Complete step by step solution:
Consider the integral function $\int{\dfrac{\sinh x}{1+\cosh x}}dx$.
We will convert this hyperbolic function into exponential function by using the formulas $\sinh x=\dfrac{{{e}^{x}}-{{e}^{-x}}}{2},\cosh x=\dfrac{{{e}^{x}}+{{e}^{-x}}}{2}$. Therefore, we get
 \[\begin{align}
  & \int{\dfrac{\sinh x}{1+\cosh x}}dx=\int{\left( \dfrac{\dfrac{{{e}^{x}}-{{e}^{-x}}}{2}}{1+\left( \dfrac{{{e}^{x}}+{{e}^{-x}}}{2} \right)} \right)}dx \\
 & \Rightarrow \int{\dfrac{\sinh x}{1+\cosh x}}dx=\int{\left( \dfrac{\dfrac{{{e}^{x}}-{{e}^{-x}}}{2}}{\dfrac{2+{{e}^{x}}+{{e}^{-x}}}{2}} \right)}dx \\
 & \Rightarrow \int{\dfrac{\sinh x}{1+\cosh x}}dx=\int{\left( \dfrac{{{e}^{x}}-{{e}^{-x}}}{2+{{e}^{x}}+{{e}^{-x}}} \right)}dx\, \\
 & \Rightarrow \int{\dfrac{\sinh x}{1+\cosh x}}dx=\int{\dfrac{\left( {{e}^{x}}-{{e}^{-x}} \right)dx}{2+{{e}^{x}}+{{e}^{-x}}}}\,...(i) \\
\end{align}\]
Now, we will substitute $u=2+{{e}^{x}}+{{e}^{-x}}$ and differentiate it with respect to x.

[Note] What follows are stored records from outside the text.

### config.mk
export PLATFORM = sky130hd
export DESIGN_NAME = hazard_md_ctrl
export DESIGN_NICKNAME = d
export VERILOG_FILES = /design/src/rtl/hazard_md_ctrl.sv
export SDC_FILE = /design/constraint.sdc
export NUM_CORES = 1
export LEC_CHECK = 0
export BUFFER_PORTS_ARGS = -buffer_cell sky130_fd_sc_hd__buf_2
export CORE_MARGIN = 3
export CORE_UTILIZATION = 30
export CTS_CLUSTER_SIZE = 25
export DETAILED_ROUTE_END_ITERATION = 6
export HOLD_SLACK_MARGIN = 0.03
export SLEW_MARGIN = 20
export SYNTH_ARGS = -nofsm -noshare
export SYNTH_HDL_FRONTEND = slang
export SYNTH_SLANG_ARGS = --single-unit
### constraint.sdc
create_clock -name clk -period 2.8 [get_ports clk]
set_clock_uncertainty 0.2 [all_clocks]
set_input_delay 0.84 -clock clk [delete_from_list [all_inputs] [get_ports clk]]
set_output_delay 0.84 -clock clk [all_outputs]
set_load 0.01 [all_outputs]
==> src/rtl/fetch_pkg.sv <==
// Shared types and constants for the instruction fetch front end.
package fetch_pkg;
   typedef enum logic [1:0] {IDLE, REQ, WAIT, HOLD} fetch_state_t;

   localparam int         PC_INC     = 4;
   // Instructions are word aligned: the low ALIGN_BITS of any fetch address are forced to ALIGN_LO.
   localparam int         ALIGN_BITS = 2;
   localparam logic [1:0] ALIGN_LO   = 2'b00;
endpackage

==> src/rtl/pc_fetch_ctrl_adder.sv <==
// Plain modulo-2^W adder used for sequential PC advance.
module pc_fetch_ctrl_adder #(
   parameter int W = 32
) (
   input  logic [W-1:0] a,
   input  logic [W-1:0] b,
   output logic [W-1:0] sum
);
   assign sum = a + b;
endmodule

==> src/rtl/pc_fetch_ctrl.sv <==
// PC sequencer: one outstanding imem fetch, single-entry instruction buffer to decode,
// branch/jump redirect squashes in-flight or held instructions from the old path.
module pc_fetch_ctrl
   import fetch_pkg::*;
#(
   parameter int                     ADDRESS_WIDTH = 32,
   parameter int                     DATA_WIDTH    = 32,
   parameter logic [ADDRESS_WIDTH-1:0] RESET_VECTOR = '0
) (
   input  logic                     clk,
   input  logic                     rst,
   input  logic                     redirect_valid,
   input  logic [ADDRESS_WIDTH-1:0] redirect_target,
   output logic                     imem_req,
   output logic [ADDRESS_WIDTH-1:0] imem_addr,
   input  logic                     imem_ready,
   input  logic                     imem_rvalid,
   input  logic [DATA_WIDTH-1:0]    imem_rdata,
   output logic                     inst_valid,
   output logic [DATA_WIDTH-1:0]    inst,
   output logic [ADDRESS_WIDTH-1:0] inst_pc,
   input  logic                     inst_ready,
   output logic [ADDRESS_WIDTH-1:0] PC
);
   fetch_state_t             state, state_d;
   logic [ADDRESS_WIDTH-1:0] pc, pc_d, req_pc, req_pc_d, pc_inc, tgt;
   logic [DATA_WIDTH-1:0]    inst_buf, inst_buf_d;
   logic                     kill, kill_d;
   logic                     unused_tgt_lo;

   pc_fetch_ctrl_adder #(.W(ADDRESS_WIDTH)) u_pc_add (
      .a   (pc),
      .b   (ADDRESS_WIDTH'(PC_INC)),
      .sum (pc_inc)
   );

   assign tgt           = {redirect_target[ADDRESS_WIDTH-1:ALIGN_BITS], ALIGN_LO};
   assign unused_tgt_lo = ^redirect_target[ALIGN_BITS-1:0];

   always_ff @(posedge clk) begin
      if (rst) begin
         state    <= IDLE;
         pc       <= RESET_VECTOR;
         req_pc   <= '0;
         inst_buf <= '0;
         kill     <= 1'b0;
      end else begin
         state    <= state_d;
         pc       <= pc_d;
         req_pc   <= req_pc_d;
         inst_buf <= inst_buf_d;
         kill     <= kill_d;
      end
   end

   always_comb begin
      state_d    = state;
      pc_d       = pc;
      req_pc_d   = req_pc;
      inst_buf_d = inst_buf;
      kill_d     = kill;
      imem_req   = 1'b0;
      inst_valid = 1'b0;
      inst       = '0;
      inst_pc    = '0;
      case (state)
         IDLE: state_d = REQ;
         REQ: begin
            imem_req = 1'b1;
            if (imem_ready) begin
               req_pc_d = pc;
               pc_d     = pc_inc;
               state_d  = WAIT;
               // A redirect racing the accept still has a response coming; squash it.
               if (redirect_valid) kill_d = 1'b1;
            end
         end
         WAIT: begin
            if (imem_rvalid) begin
               if (!kill && !redirect_valid) begin
                  inst_buf_d = imem_rdata;
                  state_d    = HOLD;
               end else begin
                  state_d = REQ;
               end
               kill_d = 1'b0;
            end else if (redirect_valid) begin
               kill_d = 1'b1;
            end
         end
         HOLD: begin
            inst_valid = 1'b1;
            inst       = inst_buf;
            inst_pc    = req_pc;
            if (inst_ready || redirect_valid) state_d = REQ;
         end
         default: state_d = IDLE;
      endcase
      // Redirect wins over sequential advance in every active state.
      if (redirect_valid && state != IDLE) pc_d = tgt;
   end

   assign imem_addr = pc;
   assign PC        = pc;
endmodule
--- config.mk ---
export PLATFORM = sky130hd
export DESIGN_NAME = uart_byte_rx
export DESIGN_NICKNAME = d
export VERILOG_FILES = /design/src/rtl/uart_pkg.sv /design/src/rtl/uart_baud_tick.sv /design/src/rtl/uart_byte_rx.sv
export SDC_FILE = /design/constraint.sdc
export NUM_CORES = 1
export LEC_CHECK = 0
export CORE_MARGIN = 3
export CORE_UTILIZATION = 58
export CTS_CLUSTER_SIZE = 30
export DETAILED_ROUTE_END_ITERATION = 12
export PLACE_DENSITY = 0.79
export SYNTH_ARGS = -nofsm -noshare
export SYNTH_HDL_FRONTEND = slang
export SYNTH_SLANG_ARGS = --single-unit
--- constraint.sdc ---
create_clock -name clk -period 3 [get_ports clk]
set_input_delay 0.6 -clock clk [delete_from_list [all_inputs] [get_ports clk]]
set_output_delay 0.6 -clock clk [all_outputs]
set_load 0.03 [all_outputs]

This results into the following,
\[\begin{align}
  & u=2+{{e}^{x}}+{{e}^{-x}} \\
 & \Rightarrow \dfrac{du}{dx}=\dfrac{d\left( 2+{{e}^{x}}+{{e}^{-x}} \right)}{dx} \\
 & \Rightarrow \dfrac{du}{dx}=\dfrac{d\left( 2 \right)}{dx}+\dfrac{d\left( {{e}^{x}} \right)}{dx}+\dfrac{d\left( {{e}^{-x}} \right)}{dx}\,\,...(i) \\
\end{align}\]
As we know that the differentiation of any constant term is 0 so we have that \[\dfrac{d\left( 2 \right)}{dx}=0\]. Also, the differentiation of ${{e}^{x}}$ is the same. That is, \[\dfrac{d\left( {{e}^{x}} \right)}{dx}={{e}^{x}}\]. Finally, the differentiation of \[\begin{align}
  & \dfrac{d\left( {{e}^{-x}} \right)}{dx}={{e}^{-x}}\times \dfrac{d\left( -x \right)}{dx} \\
 & \Rightarrow \dfrac{d\left( {{e}^{-x}} \right)}{dx}={{e}^{-x}}\times -1 \\
 & \Rightarrow \dfrac{d\left( {{e}^{-x}} \right)}{dx}=-{{e}^{-x}} \\
\end{align}\]
Now, we will substitute these values in equation (ii). Therefore, we get
\[\begin{align}
  & \dfrac{du}{dx}=0+{{e}^{x}}-{{e}^{-x}} \\
 & \Rightarrow du=\left( {{e}^{x}}-{{e}^{-x}} \right)dx \\
\end{align}\]
Keeping the above values in equation (i) we get,
\[\begin{align}
  & \int{\dfrac{\sinh x}{1+\cosh x}}dx=\int{\dfrac{\left( {{e}^{x}}-{{e}^{-x}} \right)dx}{2+{{e}^{x}}+{{e}^{-x}}}} \\
 & \Rightarrow \int{\dfrac{\sinh x}{1+\cosh x}}dx=\int{\dfrac{du}{u}} \\
\end{align}\]
Since, $\int{\dfrac{du}{u}}=\log \left| u \right|$ so, we get
 \[\begin{align}
  & \int{\dfrac{\sinh x}{1+\cosh x}}dx=\log \left| u \right| \\
 & \Rightarrow \int{\dfrac{\sinh x}{1+\cosh x}}dx=\log \left| 2+{{e}^{x}}+{{e}^{-x}} \right|\left[ \because u=2+{{e}^{x}}+{{e}^{-x}} \right] \\
\end{align}\]
Hence, the value of \[\int{\dfrac{\sinh x}{1+\cosh x}}dx=\log \left| 2+{{e}^{x}}+{{e}^{-x}} \right|\].

Note:
One can think of using the formula \[\cosh x-\sinh x=1\], but it will lead to nowhere. That is why it is better to use conversion of hyperbolic functions into exponential terms. This not only makes the answer easy but also uses differentiation formulas at the basic level. As we can see that, in the solution, we have used substitution for solving the integral. This is done so that we can use the formula $\int{\dfrac{du}{u}}=\log \left| u \right|$ and get the required answer. One should notice all these points carefully and do use a lot of focus to solve this integral. This is because of the fact that integrals may lead to a different answer which is not even required.